= Jürgen Dehmel =

German musician

Jürgen Dehmel (born 12 August 1958) is a German bass player and songwriter.

He was born in Berlin. Dehmel was brought by keyboardist Uwe Fahrenkrog-Petersen to join the rock band Nena in 1981. Fahrenkrog-Petersen and Dehmel had previously been together in a band called Odessa, releasing a self-titled album in 1980. The band also included Helmut Hirt on vocals, Otto Schneider on drums, Bernd Däumchen on guitar and saxophone, and Andreas Römer on solo-guitar.

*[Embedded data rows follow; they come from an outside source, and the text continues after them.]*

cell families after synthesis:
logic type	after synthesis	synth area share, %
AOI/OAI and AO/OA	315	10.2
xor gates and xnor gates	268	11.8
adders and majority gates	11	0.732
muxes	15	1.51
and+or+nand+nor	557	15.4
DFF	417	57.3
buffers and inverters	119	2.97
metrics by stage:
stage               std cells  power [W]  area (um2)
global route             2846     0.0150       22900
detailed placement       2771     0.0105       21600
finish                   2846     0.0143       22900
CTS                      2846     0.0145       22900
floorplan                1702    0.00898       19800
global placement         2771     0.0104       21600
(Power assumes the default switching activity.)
--- src/gasp_ram.sv ---
// Generic single-port-write, single-port-read RAM with registered read.
module gasp_ram #(
  parameter int WIDTH = 8,
  parameter int DEPTH = 256
) (
  input  logic                     clk,
  input  logic                     we,
  input  logic [$clog2(DEPTH)-1:0] waddr,
  input  logic [WIDTH-1:0]         wdata,
  input  logic [$clog2(DEPTH)-1:0] raddr,
  output logic [WIDTH-1:0]         rdata
);

  logic [WIDTH-1:0] mem [DEPTH];

  always_ff @(posedge clk) begin
    if (we) begin
      mem[waddr] <= wdata;
    end
    rdata <= mem[raddr];
  end

endmodule

--- config.mk ---
export PLATFORM = sky130hd
export DESIGN_NAME = gasp_ram
export DESIGN_NICKNAME = d
export VERILOG_FILES = /design/src/gasp_ram.sv
export SDC_FILE = /design/constraint.sdc
export NUM_CORES = 2
export LEC_CHECK = 0
export BUFFER_PORTS_ARGS = -buffer_cell sky130_fd_sc_hd__buf_2
export CAP_MARGIN = 20
export CORE_AREA = 5 5 377 379
export DETAILED_ROUTE_END_ITERATION = 16
export DIE_AREA = 0 0 382 384
export HOLD_SLACK_MARGIN = 0.05
export PLACE_DENSITY_LB_ADDON = 0.08
export SKIP_CTS_REPAIR_TIMING = 1
export SLEW_MARGIN = 30
export SYNTH_ARGS = -nofsm -noshare
export SYNTH_HDL_FRONTEND = slang
export SYNTH_SLANG_ARGS = --single-unit
--- constraint.sdc ---
create_clock -name clk -period 2.1 [get_ports clk]
set_input_delay 0 -clock clk [delete_from_list [all_inputs] [get_ports clk]]
set_output_delay 0 -clock clk [all_outputs]
set_load 0.1 [all_outputs]
==> config.mk <==
export PLATFORM = sky130hd
export DESIGN_NAME = aap_cordic
export DESIGN_NICKNAME = d
export VERILOG_FILES = /design/src/hw/rtl/aap_pkg.sv /design/src/hw/rtl/aap_cordic.sv
export SDC_FILE = /design/constraint.sdc
export NUM_CORES = 2
export LEC_CHECK = 0
export BUFFER_PORTS_ARGS = -buffer_cell sky130_fd_sc_hd__buf_2
export CAP_MARGIN = 20
export CORE_ASPECT_RATIO = 0.5
export CORE_MARGIN = 2
export CORE_UTILIZATION = 40
export DETAILED_ROUTE_END_ITERATION = 12
export PLACE_DENSITY = 0.52
export SYNTH_ARGS = -nofsm -noshare
export SYNTH_HDL_FRONTEND = slang
export SYNTH_SLANG_ARGS = --single-unit
==> constraint.sdc <==
create_clock -name clk -period 5.8 [get_ports clk]
set_input_delay 0.87 -clock clk [delete_from_list [all_inputs] [get_ports clk]]
set_output_delay 0.87 -clock clk [all_outputs]
set_load 0.1 [all_outputs]
File: src/hdl/sfp_pkg.sv
package sfp_pkg;

   // largest declared frame size; a length byte must stay below it
   localparam int unsigned MAX_FRAME = 32;

   // field widths
   localparam int unsigned BYTE_W   = 8;
   localparam int unsigned CODE_W   = 7;
   localparam int unsigned LEN_W    = 5;
   localparam int unsigned STATUS_W = 2;

   // length bytes must be below both MAX_FRAME and the reach of the length field
   localparam int unsigned LEN_SPAN  = 1 << LEN_W;
   localparam int unsigned LEN_LIMIT = (MAX_FRAME < LEN_SPAN) ? MAX_FRAME : LEN_SPAN;

   // request kinds carried on tuser
   localparam logic CMD_BEGIN = 1'b0;
   localparam logic CMD_BYTE  = 1'b1;

   // valid protocol version and the reserved command bit
   localparam logic [BYTE_W-1:0] VERSION_OK   = 8'h00;
   localparam logic [BYTE_W-1:0] CMD_RESERVED = 8'h80;

   // packed response data width, whole bytes
   localparam int unsigned RSP_FIELDS_W = STATUS_W + BYTE_W + CODE_W + LEN_W;
   localparam int unsigned RSP_DATA_W   = ((RSP_FIELDS_W + 7) / 8) * 8;

   typedef enum logic [1:0] {
      ST_OK      = 2'd0,
      ST_BADVER  = 2'd1,
      ST_BADCMD  = 2'd2,
      ST_TOOLONG = 2'd3
   } status_type;

   typedef enum logic [4:0] {
      PH_IDLE = 5'b00001,
      PH_VER  = 5'b00010,
      PH_CMD  = 5'b00100,
      PH_LEN  = 5'b01000,
      PH_DATA = 5'b10000
   } phase_type;

   typedef struct packed {
      phase_type         phase;
      logic [CODE_W-1:0] held_code;
      logic [LEN_W-1:0]  held_length;
      logic [LEN_W-1:0]  byte_count;
   } parse_state_type;

   typedef struct packed {
      status_type        status;
      logic              has_payload;
      logic [BYTE_W-1:0] payload_byte;
      logic              frame_end;
      logic [CODE_W-1:0] request_code;
      logic [LEN_W-1:0]  payload_length;
   } result_type;

endpackage
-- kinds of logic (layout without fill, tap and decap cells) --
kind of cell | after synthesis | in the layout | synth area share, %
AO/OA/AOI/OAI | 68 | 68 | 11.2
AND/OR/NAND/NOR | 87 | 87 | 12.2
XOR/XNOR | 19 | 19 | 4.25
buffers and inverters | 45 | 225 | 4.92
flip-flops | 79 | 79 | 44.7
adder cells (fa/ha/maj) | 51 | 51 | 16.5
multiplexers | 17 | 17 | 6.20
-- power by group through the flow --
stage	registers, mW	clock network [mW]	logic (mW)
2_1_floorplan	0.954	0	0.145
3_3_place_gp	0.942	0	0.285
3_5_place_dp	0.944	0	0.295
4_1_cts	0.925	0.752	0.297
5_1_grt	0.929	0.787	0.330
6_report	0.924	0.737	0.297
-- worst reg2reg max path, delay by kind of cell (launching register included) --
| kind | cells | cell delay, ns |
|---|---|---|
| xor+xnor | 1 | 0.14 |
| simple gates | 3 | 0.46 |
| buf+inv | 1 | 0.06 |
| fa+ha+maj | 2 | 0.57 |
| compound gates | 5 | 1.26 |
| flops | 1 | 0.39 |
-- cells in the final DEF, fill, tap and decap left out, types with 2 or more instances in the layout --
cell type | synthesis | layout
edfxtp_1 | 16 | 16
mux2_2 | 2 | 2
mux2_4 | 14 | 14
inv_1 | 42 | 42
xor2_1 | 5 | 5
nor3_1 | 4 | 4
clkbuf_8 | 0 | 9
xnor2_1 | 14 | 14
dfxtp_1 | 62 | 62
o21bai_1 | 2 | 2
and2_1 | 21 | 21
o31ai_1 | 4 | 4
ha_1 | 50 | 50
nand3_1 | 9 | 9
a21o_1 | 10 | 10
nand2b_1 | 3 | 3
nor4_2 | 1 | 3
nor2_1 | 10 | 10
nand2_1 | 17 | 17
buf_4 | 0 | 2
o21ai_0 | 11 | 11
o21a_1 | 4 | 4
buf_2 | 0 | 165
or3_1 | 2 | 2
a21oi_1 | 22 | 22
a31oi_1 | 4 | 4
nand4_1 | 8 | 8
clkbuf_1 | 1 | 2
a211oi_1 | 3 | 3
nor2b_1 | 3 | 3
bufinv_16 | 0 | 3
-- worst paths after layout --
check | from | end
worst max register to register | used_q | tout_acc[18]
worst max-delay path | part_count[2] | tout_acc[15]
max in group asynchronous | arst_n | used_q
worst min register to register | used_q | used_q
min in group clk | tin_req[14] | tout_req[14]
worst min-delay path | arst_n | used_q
[config.mk]
export PLATFORM = sky130hd
export DESIGN_NAME = voice_allocator_envelope
export DESIGN_NICKNAME = d
export VERILOG_FILES = /design/src/rtl/vae_pkg.sv /design/src/rtl/vae_env_step.sv /design/src/rtl/voice_allocator_envelope.sv
export SDC_FILE = /design/constraint.sdc
export NUM_CORES = 2
export LEC_CHECK = 0
export BUFFER_PORTS_ARGS = -buffer_cell sky130_fd_sc_hd__clkbuf_2
export CELL_PAD_IN_SITES_DETAIL_PLACEMENT = 1
export CELL_PAD_IN_SITES_GLOBAL_PLACEMENT = 2
export CORE_ASPECT_RATIO = 0.6
export CORE_UTILIZATION = 47
export DETAILED_ROUTE_END_ITERATION = 16
export PLACE_DENSITY = 0.75
export SETUP_SLACK_MARGIN = 0.5
export SYNTH_ARGS = -nofsm -noshare
export SYNTH_HDL_FRONTEND = slang
export SYNTH_HIERARCHICAL = 1
export SYNTH_SLANG_ARGS = --single-unit
[constraint.sdc]
create_clock -name clk -period 30.6 [get_ports clk]
set_input_delay 6.12 -clock clk [delete_from_list [all_inputs] [get_ports clk]]
set_output_delay 6.12 -clock clk [all_outputs]
set_load 0.05 [all_outputs]
[src/rtl/vae_pkg.sv]
// ----------------------------------------------------------------------------
// vae_pkg
// Shared types, codes and constants of the voice allocator with per-slot
// envelope: transaction structs, slot record layout, opcodes and limits.
// ----------------------------------------------------------------------------
package vae_pkg;

  // default number of voice slots
  localparam int SLOTS_DEF = 16;

  // configuration data width (widest register)
  localparam int CFG_W = 15;

  // opcodes
  localparam logic [1:0] OP_NOTE_ON  = 2'd0;
  localparam logic [1:0] OP_NOTE_OFF = 2'd1;
  localparam logic [1:0] OP_TICK     = 2'd2;
  localparam logic [1:0] OP_ALL_OFF  = 2'd3;

  // result kinds
  localparam logic [2:0] KIND_PLACED   = 3'd0;
  localparam logic [2:0] KIND_OFF_DONE = 3'd1;
  localparam logic [2:0] KIND_LIVE     = 3'd2;
  localparam logic [2:0] KIND_NONE     = 3'd3;
  localparam logic [2:0] KIND_REJECT   = 3'd4;

  // envelope stages
  localparam logic [1:0] STG_IDLE     = 2'd0;
  localparam logic [1:0] STG_ATTACK   = 2'd1;
  localparam logic [1:0] STG_HELD     = 2'd2;
  localparam logic [1:0] STG_RELEASED = 2'd3;

  // configuration register indexes
  localparam logic [1:0] CFG_ATTACK_STEP = 2'd0;
  localparam logic [1:0] CFG_DAMP_COEF   = 2'd1;
  localparam logic [1:0] CFG_VOICE_LIM   = 2'd2;

  // configuration reset values
  localparam logic [14:0] ATTACK_STEP_RST = 15'd35;
  localparam logic [14:0] DAMP_COEF_RST   = 15'd32359;
  localparam logic [8:0]  VOICE_LIM_RST   = 9'd128;

  // playable note range and level limits
  localparam logic [6:0]  NOTE_LOW    = 7'd21;
  localparam logic [6:0]  NOTE_HIGH   = 7'd108;
  localparam logic [14:0] LEVEL_MAX   = 15'd32767;
  localparam logic [14:0] LEVEL_FLOOR = 15'd98;

  typedef struct packed {
    logic [1:0]  op;
    logic [6:0]  note;
    logic [3:0]  channel;
    logic [6:0]  velocity;
    logic [7:0]  voice;
    logic        is_sustained;
    logic        is_drum;
    logic [14:0] decay_coef;
    logic [31:0] end_time;
    logic [31:0] now_time;
  } in_t;

  typedef struct packed {
    logic [2:0]  kind;
    logic [3:0]  slot;
    logic [6:0]  note_res;
    logic [7:0]  voice_res;
    logic [14:0] level;
    logic [6:0]  velocity_res;
    logic [4:0]  live_count;
    logic        last;
  } out_t;

  // one slot record as held in the slot memory
  typedef struct packed {
    logic [6:0]  note;
    logic [7:0]  voice;
    logic [3:0]  channel;
    logic [6:0]  velocity;
    logic [1:0]  stage;
    logic        sustained;
    logic        drum;
    logic [14:0] level;
    logic [14:0] decay;
    logic [31:0] end_time;
  } rec_t;

endpackage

Dehmel joined Nena in 1981, and he remained until the band split in 1986. He continued to collaborate with Nena in her solo career and on tour, co-writing several songs for her solo albums. In 1986 Nena and Dehmel produced an album for the band Time Boys, under the names of Jay-Dee and Susi K. He also wrote songs and produced soundtracks for German films, and toured frequently with the singer Nina Hagen. In 1988-89 he also wrote three songs with his girlfriend, Ilonka Breitmeier, for a Bosnian-American pop star called Tinka. In 1991, he co-produced the album The Band (a collection of Nena's best songs). He usually works from his home-built recording studio.

Dehmel was married to Nena's sister, Kristiane, from 1985 to 1987. Kristiane was a nurse at a hospital in Berlin.